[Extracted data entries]
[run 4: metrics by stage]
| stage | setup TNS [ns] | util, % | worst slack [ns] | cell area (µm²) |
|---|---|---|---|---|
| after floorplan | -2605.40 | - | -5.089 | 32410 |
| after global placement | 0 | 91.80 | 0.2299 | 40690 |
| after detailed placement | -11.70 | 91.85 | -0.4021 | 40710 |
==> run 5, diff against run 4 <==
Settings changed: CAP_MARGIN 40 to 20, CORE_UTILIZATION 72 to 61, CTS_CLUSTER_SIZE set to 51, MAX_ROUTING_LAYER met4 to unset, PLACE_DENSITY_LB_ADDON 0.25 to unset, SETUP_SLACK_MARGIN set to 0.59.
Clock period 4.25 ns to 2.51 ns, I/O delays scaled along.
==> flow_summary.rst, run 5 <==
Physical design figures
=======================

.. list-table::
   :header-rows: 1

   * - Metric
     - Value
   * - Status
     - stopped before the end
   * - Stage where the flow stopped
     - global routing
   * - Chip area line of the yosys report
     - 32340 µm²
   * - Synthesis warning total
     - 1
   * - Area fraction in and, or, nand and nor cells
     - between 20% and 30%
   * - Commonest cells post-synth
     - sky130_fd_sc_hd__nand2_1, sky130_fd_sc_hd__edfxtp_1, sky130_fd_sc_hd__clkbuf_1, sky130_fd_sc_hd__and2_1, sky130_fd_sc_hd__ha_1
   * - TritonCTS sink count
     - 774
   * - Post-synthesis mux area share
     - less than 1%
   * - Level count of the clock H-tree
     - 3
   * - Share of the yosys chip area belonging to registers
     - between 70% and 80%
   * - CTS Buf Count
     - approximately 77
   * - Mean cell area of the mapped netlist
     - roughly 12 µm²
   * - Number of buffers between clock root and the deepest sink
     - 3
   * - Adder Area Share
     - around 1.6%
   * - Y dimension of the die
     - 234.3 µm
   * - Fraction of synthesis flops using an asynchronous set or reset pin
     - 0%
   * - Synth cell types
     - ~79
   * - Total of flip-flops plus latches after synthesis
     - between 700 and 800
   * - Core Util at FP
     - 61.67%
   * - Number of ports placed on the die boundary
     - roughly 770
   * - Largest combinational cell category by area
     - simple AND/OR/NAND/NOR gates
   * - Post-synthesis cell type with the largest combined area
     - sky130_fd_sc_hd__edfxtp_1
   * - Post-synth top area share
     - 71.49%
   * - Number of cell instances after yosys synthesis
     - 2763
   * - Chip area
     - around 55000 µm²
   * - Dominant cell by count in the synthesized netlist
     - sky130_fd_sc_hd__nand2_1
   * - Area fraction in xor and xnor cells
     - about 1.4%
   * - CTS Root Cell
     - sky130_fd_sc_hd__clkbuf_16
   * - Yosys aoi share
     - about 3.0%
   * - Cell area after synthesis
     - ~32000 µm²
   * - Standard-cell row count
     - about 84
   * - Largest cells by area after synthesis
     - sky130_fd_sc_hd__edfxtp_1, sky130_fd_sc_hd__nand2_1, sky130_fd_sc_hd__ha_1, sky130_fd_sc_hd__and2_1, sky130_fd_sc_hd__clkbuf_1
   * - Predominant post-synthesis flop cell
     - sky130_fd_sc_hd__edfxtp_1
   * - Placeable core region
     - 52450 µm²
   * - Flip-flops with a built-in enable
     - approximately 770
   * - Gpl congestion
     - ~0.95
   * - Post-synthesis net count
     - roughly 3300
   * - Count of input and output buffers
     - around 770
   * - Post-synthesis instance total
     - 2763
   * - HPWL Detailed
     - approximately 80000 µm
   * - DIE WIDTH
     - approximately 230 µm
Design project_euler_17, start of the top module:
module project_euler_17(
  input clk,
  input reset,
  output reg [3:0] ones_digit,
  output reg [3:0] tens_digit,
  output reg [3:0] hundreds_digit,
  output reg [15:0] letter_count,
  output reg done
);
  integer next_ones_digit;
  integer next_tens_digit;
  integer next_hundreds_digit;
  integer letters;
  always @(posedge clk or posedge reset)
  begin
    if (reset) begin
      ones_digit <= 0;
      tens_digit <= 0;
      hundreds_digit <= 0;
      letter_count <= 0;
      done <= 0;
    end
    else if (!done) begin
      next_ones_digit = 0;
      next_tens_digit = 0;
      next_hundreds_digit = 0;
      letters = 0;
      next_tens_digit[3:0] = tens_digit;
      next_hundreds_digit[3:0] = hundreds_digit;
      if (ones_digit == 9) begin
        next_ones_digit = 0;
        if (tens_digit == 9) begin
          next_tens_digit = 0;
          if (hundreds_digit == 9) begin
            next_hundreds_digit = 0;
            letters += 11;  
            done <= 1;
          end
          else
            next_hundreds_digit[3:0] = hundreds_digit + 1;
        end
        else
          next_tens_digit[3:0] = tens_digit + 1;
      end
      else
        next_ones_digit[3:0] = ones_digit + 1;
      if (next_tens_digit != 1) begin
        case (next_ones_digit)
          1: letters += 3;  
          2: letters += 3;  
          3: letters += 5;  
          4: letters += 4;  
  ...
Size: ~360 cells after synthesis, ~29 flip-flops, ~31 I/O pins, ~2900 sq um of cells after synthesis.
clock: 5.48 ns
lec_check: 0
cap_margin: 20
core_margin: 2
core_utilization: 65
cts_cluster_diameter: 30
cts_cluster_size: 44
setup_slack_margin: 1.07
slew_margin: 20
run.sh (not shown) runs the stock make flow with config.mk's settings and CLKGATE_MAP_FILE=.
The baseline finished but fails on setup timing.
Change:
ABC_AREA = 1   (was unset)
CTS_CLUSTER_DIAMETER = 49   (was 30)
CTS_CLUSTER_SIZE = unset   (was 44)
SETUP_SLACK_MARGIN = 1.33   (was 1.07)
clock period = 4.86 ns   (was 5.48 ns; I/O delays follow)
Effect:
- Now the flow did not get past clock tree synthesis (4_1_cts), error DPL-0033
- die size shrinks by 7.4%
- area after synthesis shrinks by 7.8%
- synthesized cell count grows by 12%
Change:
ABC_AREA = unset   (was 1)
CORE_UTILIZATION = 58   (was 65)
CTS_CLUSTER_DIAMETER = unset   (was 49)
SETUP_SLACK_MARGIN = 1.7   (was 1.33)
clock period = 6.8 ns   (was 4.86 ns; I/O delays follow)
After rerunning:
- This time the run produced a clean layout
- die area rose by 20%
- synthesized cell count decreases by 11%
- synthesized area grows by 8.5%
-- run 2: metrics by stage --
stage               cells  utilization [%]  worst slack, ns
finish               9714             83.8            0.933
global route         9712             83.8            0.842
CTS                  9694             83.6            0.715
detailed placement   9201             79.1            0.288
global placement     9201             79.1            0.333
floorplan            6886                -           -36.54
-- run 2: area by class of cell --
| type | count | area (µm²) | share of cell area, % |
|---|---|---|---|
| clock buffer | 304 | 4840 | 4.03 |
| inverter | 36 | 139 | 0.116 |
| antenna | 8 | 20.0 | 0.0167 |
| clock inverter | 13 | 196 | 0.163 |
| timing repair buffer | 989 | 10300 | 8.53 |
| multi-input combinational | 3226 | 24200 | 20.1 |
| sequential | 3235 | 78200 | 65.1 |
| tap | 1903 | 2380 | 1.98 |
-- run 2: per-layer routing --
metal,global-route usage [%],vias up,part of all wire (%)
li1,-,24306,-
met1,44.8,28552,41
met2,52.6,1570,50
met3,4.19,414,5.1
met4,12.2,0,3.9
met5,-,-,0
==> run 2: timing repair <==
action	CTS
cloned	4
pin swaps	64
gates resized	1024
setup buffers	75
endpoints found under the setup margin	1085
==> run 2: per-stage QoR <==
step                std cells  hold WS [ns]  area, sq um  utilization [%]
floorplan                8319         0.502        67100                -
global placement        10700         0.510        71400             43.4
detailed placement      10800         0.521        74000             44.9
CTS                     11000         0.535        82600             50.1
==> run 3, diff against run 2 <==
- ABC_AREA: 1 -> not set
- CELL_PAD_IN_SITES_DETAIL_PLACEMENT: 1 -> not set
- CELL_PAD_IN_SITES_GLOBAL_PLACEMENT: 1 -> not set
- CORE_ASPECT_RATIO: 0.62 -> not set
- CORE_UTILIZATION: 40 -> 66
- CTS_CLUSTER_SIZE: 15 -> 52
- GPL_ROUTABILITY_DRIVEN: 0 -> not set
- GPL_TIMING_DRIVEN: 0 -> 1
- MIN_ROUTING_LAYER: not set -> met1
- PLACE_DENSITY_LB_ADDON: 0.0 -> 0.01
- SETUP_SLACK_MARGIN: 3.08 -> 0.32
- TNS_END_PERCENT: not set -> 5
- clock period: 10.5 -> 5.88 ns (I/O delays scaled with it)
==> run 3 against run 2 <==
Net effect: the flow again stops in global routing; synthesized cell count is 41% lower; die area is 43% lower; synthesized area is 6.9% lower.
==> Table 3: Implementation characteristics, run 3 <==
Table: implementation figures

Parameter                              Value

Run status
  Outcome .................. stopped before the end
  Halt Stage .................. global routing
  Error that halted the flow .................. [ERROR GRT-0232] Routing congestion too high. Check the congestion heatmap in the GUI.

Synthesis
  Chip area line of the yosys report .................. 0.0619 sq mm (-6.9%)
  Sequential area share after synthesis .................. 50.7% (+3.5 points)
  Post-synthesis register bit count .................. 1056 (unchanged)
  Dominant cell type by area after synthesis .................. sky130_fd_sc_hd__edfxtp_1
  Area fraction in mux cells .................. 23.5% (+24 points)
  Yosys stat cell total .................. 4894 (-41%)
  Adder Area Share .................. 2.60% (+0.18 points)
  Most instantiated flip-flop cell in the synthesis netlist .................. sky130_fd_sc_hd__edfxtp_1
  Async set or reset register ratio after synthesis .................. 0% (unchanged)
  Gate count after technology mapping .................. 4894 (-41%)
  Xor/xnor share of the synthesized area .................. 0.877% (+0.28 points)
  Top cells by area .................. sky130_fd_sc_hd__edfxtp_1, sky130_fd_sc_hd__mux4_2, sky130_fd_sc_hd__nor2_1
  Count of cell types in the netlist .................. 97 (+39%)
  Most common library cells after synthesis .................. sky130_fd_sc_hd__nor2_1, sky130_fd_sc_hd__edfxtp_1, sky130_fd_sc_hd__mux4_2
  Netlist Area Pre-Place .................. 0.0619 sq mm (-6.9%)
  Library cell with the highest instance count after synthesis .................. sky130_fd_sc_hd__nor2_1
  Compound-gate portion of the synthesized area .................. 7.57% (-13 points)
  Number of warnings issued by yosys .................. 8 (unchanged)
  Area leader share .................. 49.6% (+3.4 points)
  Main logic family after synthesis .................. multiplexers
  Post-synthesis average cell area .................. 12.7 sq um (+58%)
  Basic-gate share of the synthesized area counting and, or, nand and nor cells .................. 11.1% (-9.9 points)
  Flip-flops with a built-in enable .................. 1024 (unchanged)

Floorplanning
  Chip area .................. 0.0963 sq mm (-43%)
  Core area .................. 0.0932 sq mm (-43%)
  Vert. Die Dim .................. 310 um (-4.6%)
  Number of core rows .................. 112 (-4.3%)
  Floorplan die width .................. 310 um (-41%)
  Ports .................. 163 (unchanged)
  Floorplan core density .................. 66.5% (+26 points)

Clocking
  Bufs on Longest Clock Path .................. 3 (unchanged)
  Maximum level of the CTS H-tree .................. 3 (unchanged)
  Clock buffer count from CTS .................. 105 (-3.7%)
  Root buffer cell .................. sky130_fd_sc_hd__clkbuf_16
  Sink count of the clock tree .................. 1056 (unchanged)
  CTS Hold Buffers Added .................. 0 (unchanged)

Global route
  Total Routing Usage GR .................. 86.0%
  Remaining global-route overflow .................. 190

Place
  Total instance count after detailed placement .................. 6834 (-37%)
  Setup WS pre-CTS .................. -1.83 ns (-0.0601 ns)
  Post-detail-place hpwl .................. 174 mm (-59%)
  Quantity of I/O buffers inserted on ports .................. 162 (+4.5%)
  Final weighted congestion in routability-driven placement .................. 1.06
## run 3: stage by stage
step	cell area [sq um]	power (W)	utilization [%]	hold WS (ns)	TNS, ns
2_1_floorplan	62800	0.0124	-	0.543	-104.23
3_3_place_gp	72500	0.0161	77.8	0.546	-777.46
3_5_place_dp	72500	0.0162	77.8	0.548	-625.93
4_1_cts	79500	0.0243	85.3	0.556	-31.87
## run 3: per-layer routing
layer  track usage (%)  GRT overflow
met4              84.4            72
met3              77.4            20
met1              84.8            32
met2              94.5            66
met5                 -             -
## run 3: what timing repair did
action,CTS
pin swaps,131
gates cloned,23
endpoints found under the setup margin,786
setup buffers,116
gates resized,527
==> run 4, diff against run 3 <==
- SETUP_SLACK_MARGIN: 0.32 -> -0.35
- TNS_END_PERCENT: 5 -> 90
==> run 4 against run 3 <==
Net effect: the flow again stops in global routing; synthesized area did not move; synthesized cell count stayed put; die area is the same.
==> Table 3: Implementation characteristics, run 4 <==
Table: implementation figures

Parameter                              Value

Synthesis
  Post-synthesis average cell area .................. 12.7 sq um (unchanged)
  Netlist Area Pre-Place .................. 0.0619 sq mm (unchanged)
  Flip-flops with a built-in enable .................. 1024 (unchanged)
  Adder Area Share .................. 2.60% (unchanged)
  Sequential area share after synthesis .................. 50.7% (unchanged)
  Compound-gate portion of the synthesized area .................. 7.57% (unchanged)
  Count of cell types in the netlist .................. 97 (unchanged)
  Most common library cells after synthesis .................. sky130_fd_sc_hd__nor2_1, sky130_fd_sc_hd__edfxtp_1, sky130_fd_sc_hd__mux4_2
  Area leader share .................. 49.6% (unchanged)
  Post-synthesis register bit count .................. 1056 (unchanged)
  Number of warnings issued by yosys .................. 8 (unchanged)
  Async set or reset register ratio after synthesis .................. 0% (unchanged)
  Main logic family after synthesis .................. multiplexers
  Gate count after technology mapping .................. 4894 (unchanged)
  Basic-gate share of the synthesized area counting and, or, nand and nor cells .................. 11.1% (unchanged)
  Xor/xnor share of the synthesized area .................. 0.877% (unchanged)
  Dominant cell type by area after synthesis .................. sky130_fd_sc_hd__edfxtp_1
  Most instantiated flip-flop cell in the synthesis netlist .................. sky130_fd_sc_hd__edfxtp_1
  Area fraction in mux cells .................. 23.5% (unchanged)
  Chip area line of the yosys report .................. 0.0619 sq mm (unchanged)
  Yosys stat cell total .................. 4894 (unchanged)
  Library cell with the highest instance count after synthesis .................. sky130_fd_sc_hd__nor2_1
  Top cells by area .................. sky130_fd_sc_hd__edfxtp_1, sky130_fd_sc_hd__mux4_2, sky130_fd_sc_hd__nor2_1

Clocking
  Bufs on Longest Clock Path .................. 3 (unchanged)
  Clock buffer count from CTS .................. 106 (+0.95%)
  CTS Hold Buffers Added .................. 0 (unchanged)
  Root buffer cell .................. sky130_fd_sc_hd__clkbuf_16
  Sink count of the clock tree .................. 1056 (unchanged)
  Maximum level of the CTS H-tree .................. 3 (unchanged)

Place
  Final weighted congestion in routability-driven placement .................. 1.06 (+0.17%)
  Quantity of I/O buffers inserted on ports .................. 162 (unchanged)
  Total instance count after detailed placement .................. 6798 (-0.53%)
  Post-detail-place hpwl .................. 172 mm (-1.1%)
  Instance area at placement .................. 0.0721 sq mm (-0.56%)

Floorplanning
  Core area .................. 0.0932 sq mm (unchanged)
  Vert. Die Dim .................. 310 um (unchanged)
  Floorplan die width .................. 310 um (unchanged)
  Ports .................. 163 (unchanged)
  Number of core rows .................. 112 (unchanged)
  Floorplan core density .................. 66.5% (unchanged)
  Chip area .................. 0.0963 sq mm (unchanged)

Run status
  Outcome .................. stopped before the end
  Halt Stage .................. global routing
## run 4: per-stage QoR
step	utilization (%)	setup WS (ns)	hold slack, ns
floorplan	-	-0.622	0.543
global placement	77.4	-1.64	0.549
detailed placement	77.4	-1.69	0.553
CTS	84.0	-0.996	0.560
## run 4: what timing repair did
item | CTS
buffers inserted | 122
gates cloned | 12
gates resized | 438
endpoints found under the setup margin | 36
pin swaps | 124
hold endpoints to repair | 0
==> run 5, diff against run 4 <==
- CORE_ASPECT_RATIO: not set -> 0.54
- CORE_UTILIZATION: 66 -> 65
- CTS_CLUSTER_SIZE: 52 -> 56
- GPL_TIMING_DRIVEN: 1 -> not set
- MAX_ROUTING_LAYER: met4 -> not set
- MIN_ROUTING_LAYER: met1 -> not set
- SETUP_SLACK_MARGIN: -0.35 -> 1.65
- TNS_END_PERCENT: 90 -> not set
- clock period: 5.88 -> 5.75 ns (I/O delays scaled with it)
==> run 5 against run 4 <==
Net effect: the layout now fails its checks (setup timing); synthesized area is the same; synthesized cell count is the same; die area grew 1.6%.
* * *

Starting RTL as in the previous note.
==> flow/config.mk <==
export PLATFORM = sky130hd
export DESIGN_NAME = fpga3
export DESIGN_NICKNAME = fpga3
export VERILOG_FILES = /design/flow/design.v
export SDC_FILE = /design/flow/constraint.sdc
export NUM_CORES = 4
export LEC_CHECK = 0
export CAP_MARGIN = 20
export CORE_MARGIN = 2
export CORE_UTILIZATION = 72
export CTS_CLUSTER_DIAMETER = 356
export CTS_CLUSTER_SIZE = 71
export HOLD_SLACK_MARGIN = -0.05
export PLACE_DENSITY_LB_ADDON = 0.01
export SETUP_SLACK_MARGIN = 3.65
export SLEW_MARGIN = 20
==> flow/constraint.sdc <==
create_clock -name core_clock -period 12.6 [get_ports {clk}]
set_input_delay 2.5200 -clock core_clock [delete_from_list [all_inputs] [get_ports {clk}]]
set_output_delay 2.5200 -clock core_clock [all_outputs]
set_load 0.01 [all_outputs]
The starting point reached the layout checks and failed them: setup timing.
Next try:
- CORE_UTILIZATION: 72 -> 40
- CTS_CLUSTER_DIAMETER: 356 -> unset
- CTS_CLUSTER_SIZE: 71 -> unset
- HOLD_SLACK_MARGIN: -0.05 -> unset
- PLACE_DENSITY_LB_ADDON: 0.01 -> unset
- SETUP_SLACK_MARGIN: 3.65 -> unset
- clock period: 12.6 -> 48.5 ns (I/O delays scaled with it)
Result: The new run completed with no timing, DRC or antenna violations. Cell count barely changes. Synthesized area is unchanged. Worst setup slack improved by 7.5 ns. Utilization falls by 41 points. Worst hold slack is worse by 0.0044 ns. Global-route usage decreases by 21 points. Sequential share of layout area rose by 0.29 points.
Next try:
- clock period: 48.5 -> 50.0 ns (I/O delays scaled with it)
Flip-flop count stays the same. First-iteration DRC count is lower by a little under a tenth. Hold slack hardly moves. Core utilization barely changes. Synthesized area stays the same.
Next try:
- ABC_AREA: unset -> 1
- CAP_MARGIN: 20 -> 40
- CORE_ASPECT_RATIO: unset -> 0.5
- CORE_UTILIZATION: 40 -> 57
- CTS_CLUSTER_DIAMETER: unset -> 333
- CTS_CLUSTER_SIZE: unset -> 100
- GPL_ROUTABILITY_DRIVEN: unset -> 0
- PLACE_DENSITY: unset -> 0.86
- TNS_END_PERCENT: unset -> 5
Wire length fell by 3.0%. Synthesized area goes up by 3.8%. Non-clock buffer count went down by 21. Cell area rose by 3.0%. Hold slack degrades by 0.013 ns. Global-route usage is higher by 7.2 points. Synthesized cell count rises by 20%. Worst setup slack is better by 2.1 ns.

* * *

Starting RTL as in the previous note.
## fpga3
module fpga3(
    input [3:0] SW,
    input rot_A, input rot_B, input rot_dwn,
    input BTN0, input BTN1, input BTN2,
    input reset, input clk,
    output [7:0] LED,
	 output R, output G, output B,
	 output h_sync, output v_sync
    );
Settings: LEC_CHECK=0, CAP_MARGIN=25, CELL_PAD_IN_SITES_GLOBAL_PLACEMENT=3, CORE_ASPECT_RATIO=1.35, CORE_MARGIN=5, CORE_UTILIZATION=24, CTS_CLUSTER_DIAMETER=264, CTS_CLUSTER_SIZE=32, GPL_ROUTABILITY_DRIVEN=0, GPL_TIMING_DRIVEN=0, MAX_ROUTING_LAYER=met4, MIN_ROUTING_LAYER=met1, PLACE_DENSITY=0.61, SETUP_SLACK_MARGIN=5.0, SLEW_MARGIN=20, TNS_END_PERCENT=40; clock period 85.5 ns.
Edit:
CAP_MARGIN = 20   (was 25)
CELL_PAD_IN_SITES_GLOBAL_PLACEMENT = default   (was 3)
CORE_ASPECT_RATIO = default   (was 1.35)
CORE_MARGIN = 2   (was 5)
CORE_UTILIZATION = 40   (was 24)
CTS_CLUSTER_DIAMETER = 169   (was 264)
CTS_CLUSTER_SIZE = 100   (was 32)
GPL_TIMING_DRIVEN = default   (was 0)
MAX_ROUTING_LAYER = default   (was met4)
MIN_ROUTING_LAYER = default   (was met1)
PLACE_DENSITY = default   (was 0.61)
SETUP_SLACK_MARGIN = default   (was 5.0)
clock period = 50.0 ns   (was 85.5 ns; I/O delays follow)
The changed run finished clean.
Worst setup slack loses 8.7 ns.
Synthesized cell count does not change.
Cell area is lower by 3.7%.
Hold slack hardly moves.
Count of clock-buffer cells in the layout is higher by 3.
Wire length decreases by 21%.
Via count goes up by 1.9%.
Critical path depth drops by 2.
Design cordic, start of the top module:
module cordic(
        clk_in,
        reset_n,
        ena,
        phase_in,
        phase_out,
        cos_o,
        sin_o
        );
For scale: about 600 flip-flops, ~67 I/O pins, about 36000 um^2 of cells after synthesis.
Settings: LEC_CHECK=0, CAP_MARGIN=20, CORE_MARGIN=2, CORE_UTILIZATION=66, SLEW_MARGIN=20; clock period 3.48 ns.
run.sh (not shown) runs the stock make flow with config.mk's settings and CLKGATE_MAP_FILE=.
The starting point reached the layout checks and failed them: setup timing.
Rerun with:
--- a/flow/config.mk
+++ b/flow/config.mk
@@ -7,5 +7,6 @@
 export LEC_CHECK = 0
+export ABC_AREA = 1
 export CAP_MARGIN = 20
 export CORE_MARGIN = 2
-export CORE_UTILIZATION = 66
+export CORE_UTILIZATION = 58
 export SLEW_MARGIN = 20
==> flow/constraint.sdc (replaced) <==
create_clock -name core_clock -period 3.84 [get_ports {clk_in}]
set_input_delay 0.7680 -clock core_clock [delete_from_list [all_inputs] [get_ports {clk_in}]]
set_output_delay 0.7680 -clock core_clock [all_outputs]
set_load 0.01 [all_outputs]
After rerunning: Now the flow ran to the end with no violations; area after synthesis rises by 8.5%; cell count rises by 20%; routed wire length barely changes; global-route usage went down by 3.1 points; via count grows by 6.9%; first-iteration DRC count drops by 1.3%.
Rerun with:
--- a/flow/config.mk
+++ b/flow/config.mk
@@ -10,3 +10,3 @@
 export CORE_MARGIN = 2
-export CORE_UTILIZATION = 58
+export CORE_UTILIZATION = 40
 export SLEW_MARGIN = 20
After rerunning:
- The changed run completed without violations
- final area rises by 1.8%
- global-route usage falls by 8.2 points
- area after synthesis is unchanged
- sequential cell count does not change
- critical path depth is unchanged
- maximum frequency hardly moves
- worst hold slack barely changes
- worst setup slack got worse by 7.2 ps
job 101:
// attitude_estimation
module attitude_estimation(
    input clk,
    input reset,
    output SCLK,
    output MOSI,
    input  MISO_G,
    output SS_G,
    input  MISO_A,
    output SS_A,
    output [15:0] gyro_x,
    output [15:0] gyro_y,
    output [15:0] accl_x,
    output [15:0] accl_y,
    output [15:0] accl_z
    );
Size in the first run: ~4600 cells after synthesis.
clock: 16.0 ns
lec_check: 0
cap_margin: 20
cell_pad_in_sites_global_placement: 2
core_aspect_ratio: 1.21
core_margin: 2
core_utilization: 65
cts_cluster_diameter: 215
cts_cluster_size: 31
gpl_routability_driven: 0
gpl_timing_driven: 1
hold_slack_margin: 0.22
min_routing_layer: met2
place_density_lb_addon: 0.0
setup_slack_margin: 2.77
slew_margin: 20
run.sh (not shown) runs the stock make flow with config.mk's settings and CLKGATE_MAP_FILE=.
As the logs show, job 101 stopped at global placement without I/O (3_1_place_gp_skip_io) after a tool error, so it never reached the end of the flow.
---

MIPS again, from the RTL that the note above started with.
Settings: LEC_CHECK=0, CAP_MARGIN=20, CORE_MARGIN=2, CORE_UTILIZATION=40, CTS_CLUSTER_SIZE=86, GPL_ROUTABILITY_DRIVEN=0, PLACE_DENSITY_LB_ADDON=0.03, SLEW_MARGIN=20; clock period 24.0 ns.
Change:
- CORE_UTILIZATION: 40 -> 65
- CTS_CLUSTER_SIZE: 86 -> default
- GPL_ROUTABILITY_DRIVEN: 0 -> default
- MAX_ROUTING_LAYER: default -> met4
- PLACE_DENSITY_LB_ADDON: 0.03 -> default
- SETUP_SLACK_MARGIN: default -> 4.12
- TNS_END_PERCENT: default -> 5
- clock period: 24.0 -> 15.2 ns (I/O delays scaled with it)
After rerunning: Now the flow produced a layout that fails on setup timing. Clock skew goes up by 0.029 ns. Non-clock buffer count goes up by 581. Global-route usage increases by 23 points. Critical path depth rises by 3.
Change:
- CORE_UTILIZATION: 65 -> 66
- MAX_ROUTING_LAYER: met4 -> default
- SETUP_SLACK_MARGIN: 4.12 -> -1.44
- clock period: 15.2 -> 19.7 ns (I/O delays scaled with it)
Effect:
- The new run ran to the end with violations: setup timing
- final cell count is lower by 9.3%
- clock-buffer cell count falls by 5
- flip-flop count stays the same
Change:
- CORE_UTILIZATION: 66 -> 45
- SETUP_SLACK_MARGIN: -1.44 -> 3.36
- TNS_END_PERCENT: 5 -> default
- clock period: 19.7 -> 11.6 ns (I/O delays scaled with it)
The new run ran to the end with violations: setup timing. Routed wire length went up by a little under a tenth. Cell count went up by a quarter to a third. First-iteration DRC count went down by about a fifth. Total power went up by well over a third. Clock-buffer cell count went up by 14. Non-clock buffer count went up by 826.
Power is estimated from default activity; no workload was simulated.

REQUIREMENT: In the data above, which lines lie between the line with "Pre-Place .................. 0.0619 sq mm (unchanged)" and the line with "area .................. 0.877% (unchanged)", inclusive? Print those lines exactly and nothing else.

ANSWER SECTION:
  Netlist Area Pre-Place .................. 0.0619 sq mm (unchanged)
  Flip-flops with a built-in enable .................. 1024 (unchanged)
  Adder Area Share .................. 2.60% (unchanged)
  Sequential area share after synthesis .................. 50.7% (unchanged)
  Compound-gate portion of the synthesized area .................. 7.57% (unchanged)
  Count of cell types in the netlist .................. 97 (unchanged)
  Most common library cells after synthesis .................. sky130_fd_sc_hd__nor2_1, sky130_fd_sc_hd__edfxtp_1, sky130_fd_sc_hd__mux4_2
  Area leader share .................. 49.6% (unchanged)
  Post-synthesis register bit count .................. 1056 (unchanged)
  Number of warnings issued by yosys .................. 8 (unchanged)
  Async set or reset register ratio after synthesis .................. 0% (unchanged)
  Main logic family after synthesis .................. multiplexers
  Gate count after technology mapping .................. 4894 (unchanged)
  Basic-gate share of the synthesized area counting and, or, nand and nor cells .................. 11.1% (unchanged)
  Xor/xnor share of the synthesized area .................. 0.877% (unchanged)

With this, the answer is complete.